Last, but not least, the trail tools:
garden shovel,
fire shovel,
Pulaski (my favorite trail tool--note the pirate tape on the handle!)
pick axe,
and McLeod. These don't travel very well attached to a saddle, so we usually transport these for trail work on a truck or quad.
How luxurious it seems to be able to carry them from the shop to the worksite just by walking across the yard!
thanks for takin pics for us curious folk!
ReplyDeletei have that red handled tool for cuctting barbed wire. it takes a lot of strength. i wish i had bolt cutters! but it's over now!
and i predict that by 10 am tomorrow, i'll be jealous of your tpost rammer. i'll be on a lader, hammering. cuz, uh, i dunno, it seemed to work? we didn't think of buying a rammer after it seemed to work with a hammer.
we'll see!
wonderful that your work area is HOME now huh?
~lytha
There's a cheaper version of the t-post pounder that is just a heavy metal tube (closed at one end) with no handles.
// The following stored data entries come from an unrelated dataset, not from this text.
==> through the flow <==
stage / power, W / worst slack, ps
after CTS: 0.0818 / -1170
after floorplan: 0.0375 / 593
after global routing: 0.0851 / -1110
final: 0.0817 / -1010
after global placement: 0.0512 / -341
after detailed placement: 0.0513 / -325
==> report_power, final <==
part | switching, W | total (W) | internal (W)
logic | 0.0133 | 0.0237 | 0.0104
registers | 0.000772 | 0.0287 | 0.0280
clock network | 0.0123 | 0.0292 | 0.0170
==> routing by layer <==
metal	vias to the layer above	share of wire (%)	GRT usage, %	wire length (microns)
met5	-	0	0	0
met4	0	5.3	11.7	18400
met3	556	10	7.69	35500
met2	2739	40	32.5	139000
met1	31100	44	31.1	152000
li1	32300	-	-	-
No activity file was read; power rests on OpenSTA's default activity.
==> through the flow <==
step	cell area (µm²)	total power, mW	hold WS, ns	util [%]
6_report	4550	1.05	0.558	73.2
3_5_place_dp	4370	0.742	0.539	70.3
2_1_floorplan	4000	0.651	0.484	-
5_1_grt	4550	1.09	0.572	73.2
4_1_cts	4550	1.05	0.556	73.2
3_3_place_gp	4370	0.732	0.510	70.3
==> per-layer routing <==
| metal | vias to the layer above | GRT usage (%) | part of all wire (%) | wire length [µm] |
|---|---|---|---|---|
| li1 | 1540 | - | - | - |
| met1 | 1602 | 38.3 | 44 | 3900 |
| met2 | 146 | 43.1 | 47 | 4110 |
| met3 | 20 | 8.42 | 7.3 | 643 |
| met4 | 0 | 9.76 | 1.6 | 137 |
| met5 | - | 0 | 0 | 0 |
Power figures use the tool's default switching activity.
They run about $15 USD; the pounder with handles costs about $30, but we decided to splurge since we have to encircle 4 acres of field with posts!
ReplyDeleteThe pounders I've used in the past were always painted Forest Service Green. I'd never seen a grey one before--this color is a lot easier to find when you've tossed it into a bush!
I wonder why tools aren't normally painted, like, orange. That would make more sense.
You forgot to mention fence pliers, which have cutters, crimpers, a hammer and a staple-pulling hook built in; and the newest addition, the t-post puller, which looks a bit like your father's bumper jack.
ReplyDeleteOoo...and a rock bar! Gotta gedda rock bar!
ReplyDeleteMy T-Post Pounder is red. First time I spent a day down in the field with it, I couldn't raise my arms above my head the next day. Fun times...
ReplyDeleteHmmm. My arms seem to be working just fine so far....
ReplyDeleteThere's an advantage to being the textbook example of ADD, though: I never stick with any task long enough for repetitive motion injuries to really be a big issue. Tee hee.
RED! Red would be an ex-cellent color for tools!
ReplyDeleteHahah, almost all of my tools are spray-painted orange for the same reasons you have (cool!) pirate tape on yours. Orange is easy to see no matter the season, and my tools always come back to me. :)
ReplyDeleteThe pirate tape is supposed to be scary, like, "I'll come and make you walk the plank if ye swipe my loppers, ya scurvy dog!" but I'm not sure it works that way. There's no doubt that stuff with pirate tape is MINE, though!!!